The mysterious phenomenon of “spooky motion at a distance” that once worried Einstein may soon become as common as the gyroscopes used to measure acceleration in smartphones. A recent study Nature Photonics showed that quantum entanglement significantly improves the accuracy of sensors that can be used for non-GPS navigation.

“By using entanglement, we increase both the precision of the measurement and the speed at which we can make the measurement,” said Zheshen Zhang, associate professor of electrical and computer engineering at the University of Michigan and co-author of the study. The experiments were conducted at the University of Arizona, where Zhang was working at the time.

Optomechanical sensors measure forces that interfere with a mechanical sensing device that acts in response. This motion is then measured using light waves. In this experiment, the sensors were membranes that acted like drum heads that vibrated after being shaken. Optomechanical sensors can act as accelerometers that can be used for inertial navigation on a planet without GPS satellites or as a person moving across different floors within a building.

Quantum entanglement could make opto-mechanical sensors more accurate than inertial sensors currently in use. It could also allow opto-mechanical sensors to look for very subtle forces, such as detecting the presence of dark matter. Dark matter is invisible matter in the universe that is believed to form five times more mass than we can feel with light. It would pull the sensor by the force of gravity.

Here’s how entanglement improves opto-mechanical sensors:

Optical-mechanical sensors are based on two synchronized laser beams. One of them bounces off the sensor, and any movement in the sensor changes the distance the light travels on its way to the detector. This difference in distance traveled becomes apparent when the second wave is superimposed on the first wave. If the sensor is stationary, the two waves coincide perfectly. However, if the sensor moves, they create an interference pattern because the peaks and troughs of their waves offset each other in places. This model shows the size and speed of vibration in the sensor.

Generally, in interferometry systems, the farther the light travels, the more accurate the system. The Laser Interferometer Gravitational-Wave Observatory, the most sensitive interferometry system on the planet, sends light on 8-kilometer journeys. But it will not fit on a smartphone.

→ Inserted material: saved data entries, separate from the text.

$ cat src/rtl/aes_key_sched_ctrl.sv
// ---------------------------------------------------------------------------
// aes_key_sched_ctrl
//
// Sequencer for the pipelined AES-256 key-expansion engine. It buffers one
// pending 256-bit cipher key and waits until the cipher core is idle before
// rekeying. It then loads the two 128-bit halves into the expander, pulses
// the expansion start and times the expansion. After that it flags the
// round-key bank as valid.
//
// Ports
//   clk, rst       : clock, synchronous active-high reset
//   key_in         : new cipher key ([255:128] = round key 0, [127:0] = rk 1)
//   key_in_valid   : requester offers key_in
//   key_in_ready   : pending buffer empty (transfer on valid && ready)
//   cipher_busy    : cipher core mid-block, round keys must not change
//   ke_key         : 128-bit key bus to the expander
//   ke_load0/1     : expander load strobes for round key 0 / round key 1
//   ke_enable      : one-cycle expansion start
//   rk_valid       : round-key bank complete and stable
//   rk_done        : one-cycle pulse when rk_valid rises
//   key_gen        : count of completed expansions (wraps)
//   busy           : controller is rekeying (not IDLE and not READY)
// ---------------------------------------------------------------------------
module aes_key_sched_ctrl #(
    parameter int EXP_CYCLES = 28,
    parameter int GEN_W      = 4
) (
    input  logic               clk,
    input  logic               rst,
    input  logic [255:0]       key_in,
    input  logic               key_in_valid,
    output logic               key_in_ready,
    input  logic               cipher_busy,
    output logic [127:0]       ke_key,
    output logic               ke_load0,
    output logic               ke_load1,
    output logic               ke_enable,
    output logic               rk_valid,
    output logic               rk_done,
    output logic [GEN_W-1:0]   key_gen,
    output logic               busy
);

    localparam int CNT_W = (EXP_CYCLES > 1) ? $clog2(EXP_CYCLES) : 1;
    localparam logic [CNT_W-1:0] CNT_LAST = CNT_W'(EXP_CYCLES - 1);

    typedef enum logic [2:0] {
        S_IDLE   = 3'd0,
        S_WAIT   = 3'd1,
        S_LOAD0  = 3'd2,
        S_LOAD1  = 3'd3,
        S_START  = 3'd4,
        S_EXPAND = 3'd5,
        S_READY  = 3'd6
    } state_t;

    state_t             state_q, state_d;
    logic               pend_q, pend_d;
    logic [255:0]       pend_key_q;
    logic [255:0]       load_key_q;
    logic [CNT_W-1:0]   cnt_q, cnt_d;
    logic               rk_done_q, rk_done_d;
    logic [GEN_W-1:0]   key_gen_q, key_gen_d;
    logic               accept;
    logic               leave_wait;

    assign key_in_ready = !pend_q;
    assign accept       = key_in_valid && !pend_q;
    assign leave_wait   = (state_q == S_WAIT) && (state_d == S_LOAD0);

    // Control state register
    always_ff @(posedge clk) begin
        if (rst) begin
            state_q   <= S_IDLE;
            pend_q    <= 1'b0;
            cnt_q     <= '0;
            rk_done_q <= 1'b0;
            key_gen_q <= '0;
        end else begin
            state_q   <= state_d;
            pend_q    <= pend_d;
            cnt_q     <= cnt_d;
            rk_done_q <= rk_done_d;
            key_gen_q <= key_gen_d;
        end
    end

    // Key data registers carry no reset; pend_q and the state decide whether
    // their contents are meaningful. The load copy lets a new key be accepted
    // into the pending buffer while the halves of the current key are loaded.
    always_ff @(posedge clk) begin
        if (accept) begin
            pend_key_q <= key_in;
        end
        if (leave_wait) begin
            load_key_q <= pend_key_q;
        end
    end

    // Next-state logic
    always_comb begin
        state_d   = state_q;
        cnt_d     = cnt_q;
        rk_done_d = 1'b0;
        key_gen_d = key_gen_q;

        case (state_q)
            S_IDLE: begin
                if (pend_q) state_d = S_WAIT;
            end
            S_READY: begin
                if (pend_q) state_d = S_WAIT;
            end
            S_WAIT: begin
                if (!cipher_busy) state_d = S_LOAD0;
            end
            S_LOAD0: state_d = S_LOAD1;
            S_LOAD1: state_d = S_START;
            S_START: begin
                cnt_d   = '0;
                state_d = S_EXPAND;
            end
            S_EXPAND: begin
                cnt_d = cnt_q + CNT_W'(1);
                if (cnt_q == CNT_LAST) begin
                    state_d   = S_READY;
                    rk_done_d = 1'b1;
                    key_gen_d = key_gen_q + GEN_W'(1);
                end
            end
            default: state_d = S_IDLE;
        endcase

        // Accept and WAIT->LOAD0 are mutually exclusive: an occupied buffer
        // holds ready low.
        pend_d = pend_q;
        if (accept) begin
            pend_d = 1'b1;
        end else if (leave_wait) begin
            pend_d = 1'b0;
        end
    end

    // Output decode from registered state only
    always_comb begin
        ke_key    = '0;
        ke_load0  = 1'b0;
        ke_load1  = 1'b0;
        ke_enable = 1'b0;
        rk_valid  = 1'b0;
        busy      = 1'b1;

        case (state_q)
            S_IDLE:  busy = 1'b0;
            S_READY: begin
                busy     = 1'b0;
                rk_valid = 1'b1;
            end
            S_LOAD0: begin
                ke_key   = load_key_q[255:128];
                ke_load0 = 1'b1;
            end
            S_LOAD1: begin
                ke_key   = load_key_q[127:0];
                ke_load1 = 1'b1;
            end
            S_START: ke_enable = 1'b1;
            default: ;
        endcase
    end

    assign rk_done = rk_done_q;
    assign key_gen = key_gen_q;

endmodule
$ cat config.mk
export PLATFORM = sky130hd
export DESIGN_NAME = aes_key_sched_ctrl
export DESIGN_NICKNAME = d
export VERILOG_FILES = /design/src/rtl/aes_key_sched_ctrl.sv
export SDC_FILE = /design/constraint.sdc
export NUM_CORES = 1
export LEC_CHECK = 0
export ABC_AREA = 1
export BUFFER_PORTS_ARGS = -buffer_cell sky130_fd_sc_hd__buf_2
export CORE_MARGIN = 8
export CORE_UTILIZATION = 48
export CTS_BUF_LIST = sky130_fd_sc_hd__clkbuf_4 sky130_fd_sc_hd__clkbuf_8 sky130_fd_sc_hd__clkbuf_16
export DETAILED_ROUTE_END_ITERATION = 10
export MAX_ROUTING_LAYER = met4
export PLACE_DENSITY_LB_ADDON = 0.25
export SYNTH_ARGS = -nofsm -noshare
export SYNTH_HDL_FRONTEND = slang
export SYNTH_SLANG_ARGS = --single-unit
$ cat constraint.sdc
create_clock -name clk -period 6.8 [get_ports clk]
set_clock_uncertainty 0.1 [all_clocks]
set_input_delay 0.68 -clock clk [delete_from_list [all_inputs] [get_ports clk]]
set_output_delay 0.68 -clock clk [all_outputs]
set_load 0.005 [all_outputs]
# After elaboration in Yosys (flattened, before gate mapping)
# Cells that the tools add are included.
# Widths: inputs -> output; s select.
[word_totals]
ff_bits = 526
latch_bits = 0
mem_bits_rw = 0
rom_bits = 0
in_bits = 260
elab_cells = 41
n_memories = 0
[op_classes]
addsub = 2
multipliers = 0
n_div = 0
magnitude_cmp = 0
eq_ne = 8
n_shift = 0
mux = 14
bitwise_logic = 1
n_reduce_logical = 9
[ops]
columns = ["operator", "count"]
rows = [
  ["$pmux 128 s2", 1],
  ["$pmux 3 s6", 1],
  ["$pmux 5 s2", 1],
  ["$eq 3x2->1 const B", 3],
  ["$eq 3x3->1 const B", 3],
  ["$mux 3", 3],
  ["$mux 1", 8],
  ["$add 5x1->5 const B", 1],
  ["$eq 5x5->1 const B", 1],
  ["$add 4x1->4 const B", 1],
  ["$reduce_bool 2->1", 2],
  ["$reduce_or 2->1", 2],
  ["$eq 3x1->1 const B", 1],
  ["$logic_not 3->1", 1],
  ["$logic_and 1x1->1", 2],
  ["$reduce_and 2->1", 1],
  ["$logic_not 1->1", 1],
  ["$not 1->1", 1],
]

# Logic depth before layout (Yosys ltp)
# Gate-level depths: netlist of run 1.
[depth]
ltp_word = 7
depth_mapped = 8
mapped_depth_nobuf = 8

# Worst setup path before layout of run 1
# OpenSTA, ideal clock, no wires.
[synth_timing]
kind = "input port to flip-flop"
startpoint = "input cipher_busy"
endpoint = "register load_key_q[0], enable pin"
setup_time_ps = 608
arrival_ps = 5748
path_slack_ps = 344
stages = 3
path_buffers = 0
cell_sequence = "inv_1 -> nand2_1 -> inv_1"
[synth_between]
elab_chain_len = 4
[synth_lines]
columns = ["element", "line", "source"]
rows = [
  ["start, declared", "33", "input logic cipher_busy,"],
  ["$mux 3", "115", "if (!cipher_busy) state_d = S_LOAD0;"],
  ["$pmux 3 s6", "107", "case (state_q)"],
  ["$eq 3x2->1", "69", "assign leave_wait = (state_q == S_WAIT) && (state_d == S_LOAD0);"],
  ["$logic_and 1x1->1", "69", ""],
  ["named net leave_wait", "65", "logic leave_wait;"],
  ["end signal, assigned", "96", "load_key_q <= pend_key_q;"],
  ["end, declared", "60", "logic [255:0] load_key_q;"],
]
# The timed path passes the listed nets, and every way through them passes these cells.
# A chain may end at the register's enable or synchronous reset.

# Final worst setup path of run 1
[layout_timing]
startpoint = "register state_q[1]"
endpoint = "output ke_key[15]"
[layout_between]
elab_chain_len = 2
elab_cells_between_ends = 3
classes_between = "2 x eq/ne; 1 x mux"
[layout_lines]
columns = ["element", "line", "source"]
rows = [
  ["start, declared", "57", "state_t state_q, state_d;"],
  ["start signal, assigned", "80", "state_q <= state_d;"],
  ["$eq 3x2->1", "153", "case (state_q)"],
  ["$pmux 128 s2 (*)", "153", ""],
  ["end, declared", "34", "output logic [127:0] ke_key,"],
]
# Mark *: on every way between the ends. The rest lies on a longest branch, timed or not.

==> flow_metrics.py, run 1 <==
metrics = {
    "floorplan": {
        "die_area_um2": 42600,
        "rows": 69,
        "fp.dieH_um": 206,
        "io_pins": 399,
        "start_util": 0.488,
        "core_area_um2": 35700,
        "dieWidth_um": 206,
    },
    "timing": {
        "worst_slew_pin_slew_ns": 1.14,
        "fin_crit_sh": 0.580,
        "rsz0062_at_grt": "no",
        "min_period_ns": 3.94,
        "relSlewSlack": 0.242,
        "setup_violations": 0,
        "finalHoldViolCount": 0,
        "slew_violations": 0,
        "fin_setup_tns_ns": 0,
        "timing.fmax_mhz": 254,
    },
    "detailed_routing": {
        "vias": 8693,
        "viasPerCell": 5.06,
        "ant_nets": 0,
        "wirelength_um": 37300,
        "route.detailed.drc": 0,
        "wl_per_cell_um": 21.7,
        "drt_iter0_drc": 666,
        "drt_first_pass_iters": 5,
    },
    "placement": {
        "io_buffers": 398,
        "place.gp.congestion": 0.819,
        "dp_hpwl_um": 24700,
    },
    "synth": {
        "synth_compound_area_frac": 0.0688,
        "synthMuxAreaShare": 0,
        "yosysTopAreaCellShare": 0.883,
        "async_flop_share": 0,
        "synth_seq_cells": 526,
        "synth-edff-count": 512,
        "synth_fa_ha_area_frac": 0.00144,
        "synth_cells": 777,
        "synth_largest_area_cell": "edfxtp_1",
        "synthTopCellsByArea": "edfxtp_1, a22o_1, dfxtp_1, buf_6, nand2_1",
        "synth-main-ff-cell": "edfxtp_1",
        "avgSynthCellArea_um2": 22.4,
        "synth_warnings": 0,
        "netlist_area_um2": 17400,
        "synth_simple_gate_area_frac": 0.0136,
        "synthXorXnorAreaFrac": 0.000503,
        "yosysMostFrequentCell": "edfxtp_1",
        "synth_common_cells": "edfxtp_1, a22o_1, nand2_1, nor2_1, dfxtp_1",
        "synth_top_family_by_area": "compound AO/OA/AOI/OAI gates",
        "yosysUniqueCellTypes": 21,
        "synth_nets": 1039,
        "yosysSeqAreaShare": 0.899,
    },
    "clock_tree": {
        "hold_buffers": 0,
        "clkSinkCount": 526,
        "cts.path.max_buffers": 3,
        "cts_buffers": 50,
        "clkLatencyLatePin_ns": 0.57,
        "ctsResizeCount": 0,
        "clk_pin_slew_worst_paths_ns": 0.06,
        "cts_tree": "done",
        "post_cts_buffers": 0,
        "root_buffer": "clkbuf_16",
        "cts-htree-levels": 2,
    },
    "layout": {
        "fin_nets": 1465,
        "post-route-util": 0.605,
        "drive_above_1_share": 0.400,
        "syn2layout_area_growth_pct": 23.9,
    },
    "worst_setup_path": {
        "crit_path_cell_trace": "inv_2 > nor2_1 > nand2_1 > inv_4 > buf_4 > a22o_1 > buf_2",
        "cp-end-kind": "output pin",
        "critPathKind": "reg -> out",
        "cp_slowest_cell": "inv_4",
        "cp_max_fo": 78,
        "crit_arrival_ns": 3.16,
        "critical_path.max_stage_delay_ns": 0.67,
        "worstPathRequired_ns": 6.02,
        "critPathLaunchType": "flop",
    },
    "min_path": {
        "hold_path.class": "in -> reg",
    },
    "power_and_ir_drop": {
        "power_density_nw_per_um2": 338,
        "power.total_mw": 7.29,
        "ir_drop_uv": 272,
        "p_leak_nw": 8.20,
    },
    "global_routing": {
        "antenna_found_initial": 12,
        "grt_pass1_wl_um": 53600,
        "grt_usage": 0.174,
        "grt_pass1_vias": 8979,
        "grt_max_degree": 172,
        "overflow": 0,
    },
    "flow_run": {
        "cap_viol_max_count": 0,
    },
    "outcome": {
        "outcome": "complete, no violations",
    },
}
metrics by stage:
stage	setup slack, ns	std cells	hold slack [ns]	instance area [um2]
floorplan	0.344	777	0.300	17400
global placement	3.67	1612	0.300	19900
detailed placement	3.49	1612	0.305	19900
CTS	2.85	1704	0.138	21500
global route	2.65	1716	0.150	21600
finish	2.86	1717	0.181	21600
path summary, 6_finish.rpt:
path / startpoint / to / slack (ns) / cells after the start
hold / removal: key_in[75] / pend_key_q[75]$_DFFE_PP_ / 0.18 / 1
setup reg to reg: state_q[1]$_SDFF_PP0_ / load_key_q[166]$_DFFE_PP_ / 4.05 / 6
setup / recovery: state_q[1]$_SDFF_PP0_ / ke_key[15] / 2.86 / 7
hold reg to reg: pend_key_q[77]$_DFFE_PP_ / load_key_q[77]$_DFFE_PP_ / 0.31 / 0
registers in the layout, summed over array words and instances, names as in the netlist:
name        count
load_key_q    256
pend_key_q    256
cnt_q           5
key_gen         4
state_q         3
pend_q          1
rk_done         1
layer usage:
metal | track usage | share of wire
met5 | - | 0
met4 | 0.0658 | 0.024
met3 | 0.0439 | 0.079
met2 | 0.282 | 0.50
met1 | 0.209 | 0.40
kinds of logic after synthesis:
logic type,after synthesis
fa+ha+maj,2
buf+inv,48
simple gates,57
xor+xnor,1
flops,526
compound gates,143
critical path, delay by kind of cell, from the launching register on:
family	cells	cell delay (ns)
compound gates	1	0.26
buf+inv	4	1.49
flops	1	0.40
simple gates	2	0.28
power breakdown:
part / switching (mW) / leakage (nW) / internal (mW) / total, mW
logic: 0.323 / 2.46 / 0.183 / 0.506
clock network: 1.13 / 0.835 / 1.67 / 2.80
registers: 0.0803 / 4.90 / 3.91 / 3.99
cell usage in the layout, fill, tap and decap left out, drive strengths merged:
cell        n
dfxtp      14
nand2      31
clkinvlp    4
diode      13
a31oi       1
xor2        1
a22o      128
nor3        4
nand4       2
nor2       15
bufinv      5
clkbuf     66
ha          2
a21oi      10
edfxtp    512
clkinv     17
o21ai       4
buf       403
inv        19
nand3       5
cell type report:
| type | count | area [um2] |
|---|---|---|
| Tap cell | 461 | 577 |
| Fill cell | 2586 | 14100 |
| Multi-Input combinational cell | 203 | 1480 |
| Clock inverter | 26 | 263 |
| Inverter | 19 | 88.8 |
| Clock buffer | 66 | 1430 |
| Sequential cell | 526 | 15700 |
| Timing Repair Buffer | 403 | 2050 |
| Antenna cell | 13 | 32.5 |
No activity file was read; power rests on OpenSTA's default activity.
==> run 2: changes to the inputs <==
--- a/config.mk
+++ b/config.mk
@@ -5,7 +5,7 @@
 export SDC_FILE = /design/constraint.sdc
 export NUM_CORES = 1
 export LEC_CHECK = 0
-export ABC_AREA = 1
+export ABC_AREA = 0
 export BUFFER_PORTS_ARGS = -buffer_cell sky130_fd_sc_hd__buf_2
 export CORE_MARGIN = 8
 export CORE_UTILIZATION = 48
==> constraint.sdc (replaced) <==
create_clock -name clk -period 3.28 [get_ports clk]
set_clock_uncertainty 0.1 [all_clocks]
set_input_delay 0.328 -clock clk [delete_from_list [all_inputs] [get_ports clk]]
set_output_delay 0.328 -clock clk [all_outputs]
set_load 0.005 [all_outputs]
==> run 2 against run 1 <==
Compared with the run above: total power increased by 110%; sequential share of layout area decreased by 8.0 points; via count is 13% higher; combinational power grew to 3.0 times the previous value; first-iteration DRC count is 11% higher.
==> flow_metrics.py, run 2 <==
metrics = {
    "flow_run": {
        "cap_viol_max_count": 0,
    },
    "synth": {
        "synth-main-ff-cell": "edfxtp_1",
        "yosysTopAreaCellShare": 0.884,
        "synth_largest_area_cell": "edfxtp_1",
        "synth_fa_ha_area_frac": 0.00144,
        "yosysSeqAreaShare": 0.900,
        "synth_common_cells": "edfxtp_1, a22o_1, buf_2, dfxtp_1, nor2_1",
        "synthMuxAreaShare": 0.00129,
        "synth_cells": 754,
        "async_flop_share": 0,
        "netlist_area_um2": 17400,
        "synth_top_family_by_area": "compound AO/OA/AOI/OAI gates",
        "synth_compound_area_frac": 0.0705,
        "synthXorXnorAreaFrac": 0.00151,
        "synth_simple_gate_area_frac": 0.0119,
        "synth-edff-count": 512,
        "yosysUniqueCellTypes": 32,
        "synthTopCellsByArea": "edfxtp_1, a22o_1, dfxtp_1, buf_6, buf_2",
        "synth_seq_cells": 526,
        "avgSynthCellArea_um2": 23.1,
        "yosysMostFrequentCell": "edfxtp_1",
        "synth_warnings": 0,
        "synth_nets": 1016,
    },
    "min_path": {
        "hold_depth": 4,
        "hold_path.class": "in -> reg",
        "min_to": "state_q[1]$_SDFF_PP0_",
        "hp-start": "cipher_busy",
    },
    "layout": {
        "fin_nets": 1706,
        "fillers": 2220,
        "syn2layout_area_growth_pct": 39.4,
        "final_cell_mix": "edfxtp_1, buf_2, dlygate4sd3_1",
        "mostFrequentLayoutCell": "edfxtp_1",
        "drive_above_1_share": 0.339,
        "top_regs": "load_key_q x256, pend_key_q x256, cnt_q x5",
        "final_cells": 1951,
    },
    "clock_tree": {
        "root_buffer": "clkbuf_16",
        "ctsResizeCount": 0,
        "post_cts_buffers": 0,
        "cts.path.max_buffers": 3,
        "hold_buffers": 258,
        "cts_buffers": 51,
        "cts_tree": "done",
        "clk_pin_slew_worst_paths_ns": 0.06,
        "cts-htree-levels": 2,
        "clkLatencyLatePin_ns": 0.55,
        "clkSinkCount": 526,
    },
    "detailed_routing": {
        "dr_wl_met3_um": 2490,
        "wirelength_um": 41200,
        "vias": 9825,
        "ant_nets": 0,
        "met1Wirelength_um": 15500,
        "wl_per_cell_um": 21.1,
        "route.detailed.drc": 0,
        "drt_first_pass_iters": 4,
        "routed.top_layer": "met4",
        "viasPerCell": 5.04,
        "dr_wl_met2_um": 21900,
        "drt_iter0_drc": 742,
    },
    "power_and_ir_drop": {
        "p_leak_nw": 9.21,
        "power_density_nw_per_um2": 637,
        "ir_drop_uv": 538,
    },
    "timing": {
        "setup_slack_ns": 0.288,
        "finalHoldViolCount": 0,
        "worst_slew_pin_slew_ns": 0.787,
        "rsz0062_at_grt": "no",
        "fin_setup_tns_ns": 0,
        "timing.fmax_mhz": 334,
        "min_period_ns": 2.99,
        "fin_crit_sh": 0.912,
        "relSlewSlack": 0.475,
        "setup_violations": 0,
        "slew_violations": 0,
        "holdWs_ns": 0.157,
    },
    "worst_setup_path": {
        "worstReg2RegStart": "state_q[0]$_SDFF_PP0_",
        "rr_endpoint": "load_key_q[148]$_DFFE_PP_",
        "cp_max_fo": 42,
        "critPathKind": "reg -> out",
        "crit_arrival_ns": 2.56,
        "worstPathRequired_ns": 2.85,
        "cp-end-kind": "output pin",
        "ff2ff_path_depth": 3,
        "critPathLaunchType": "flop",
        "ff2ff_setup_slack_ns": 1.06,
    },
    "global_routing": {
        "antenna_found_initial": 9,
        "grt_pass1_vias": 10700,
        "overflow": 0,
        "grt_max_degree": 130,
        "grt_pass1_wl_um": 60500,
        "grt_usage": 0.194,
    },
    "placement": {
        "dp_slack_ns": 0.817,
        "place.gp.congestion": 0.821,
        "dp_hpwl_um": 24700,
        "dp.cells": 1594,
        "io_buffers": 398,
    },
    "floorplan": {
        "fp.dieH_um": 206,
        "dieWidth_um": 206,
        "die_area_um2": 42600,
        "rows": 69,
        "core_area_um2": 35700,
        "io_pins": 399,
        "start_util": 0.488,
    },
    "outcome": {
        "outcome": "complete, no violations",
    },
}
## run 2: layout make-up
type                       count  area (um2)  share of cell area
tap                          461         577              0.0238
timing repair buffer         669        4770               0.197
multi-input combinational    193        1540              0.0636
antenna                       10        25.0             0.00103
sequential                   526       15700               0.646
clock buffer                  63        1370              0.0566
clock inverter                26         295              0.0122
inverter                       3        11.3            0.000464
## run 2: how the worst max path moves through the flow
| stage | from | end | slack [ns] | depth (start not counted) |
|---|---|---|---|---|
| after CTS | state_q[2]$_SDFF_PP0_ | ke_key[43] | 0.20 | 5 |
| after global placement | state_q[2]$_SDFF_PP0_ | ke_key[51] | 0.89 | 5 |
| after detailed placement | state_q[2]$_SDFF_PP0_ | ke_key[43] | 0.82 | 5 |
| after floorplan | state_q[1]$_SDFF_PP0_ | pend_q$_SDFFE_PP0P_ | -3.86 | 3 |
| final | state_q[0]$_SDFF_PP0_ | ke_key[51] | 0.29 | 4 |
| after global routing | state_q[2]$_SDFF_PP0_ | ke_key[2] | 0.09 | 5 |
## run 2: per-layer routing
| layer | GRT usage | vias up |
|---|---|---|
| met5 | - | - |
| met1 | 0.219 | 4872 |
| met4 | 0.0815 | 0 |
| met3 | 0.0408 | 85 |
| met2 | 0.332 | 376 |
| li1 | - | 4492 |
## run 2: cells by family (layout without fill, tap and decap cells)
| family | after synthesis | count (layout) |
|---|---|---|
| simple gates | 39 | 39 |
| other cells | 0 | 10 |
| mux | 2 | 2 |
| fa+ha+maj | 2 | 2 |
| xor+xnor | 3 | 3 |
| compound gates | 147 | 147 |
| flops | 526 | 526 |
| buf+inv | 35 | 761 |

To achieve the high sensitivity of miniature opto-mechanical sensors, Zhang’s team investigated quantum entanglement. Instead of splitting the light once to reflect from one sensor and one mirror, they split each beam a second time so that the light is reflected from two sensors and two mirrors. Dalziel Wilson, a professor of optical sciences at the University of Arizona, created the membrane devices together with doctoral students Aman Agrawal and Christian Pluchar. Just 100 nanometers or 0.0001 millimeters thick, these membranes move in response to very small forces.

Doubling the sensors improves accuracy because the dice have to vibrate in sync with each other, but entanglement adds an extra layer of coordination. Zhang’s group created the entanglement by “squeezing” the laser light. In quantum mechanical objects, such as the photons that make up light, there is a fundamental limit to which a particle’s position and momentum can be known exactly. Since photons are also waves, this means the phase (where it oscillates) and amplitude (how much energy it carries) of the wave.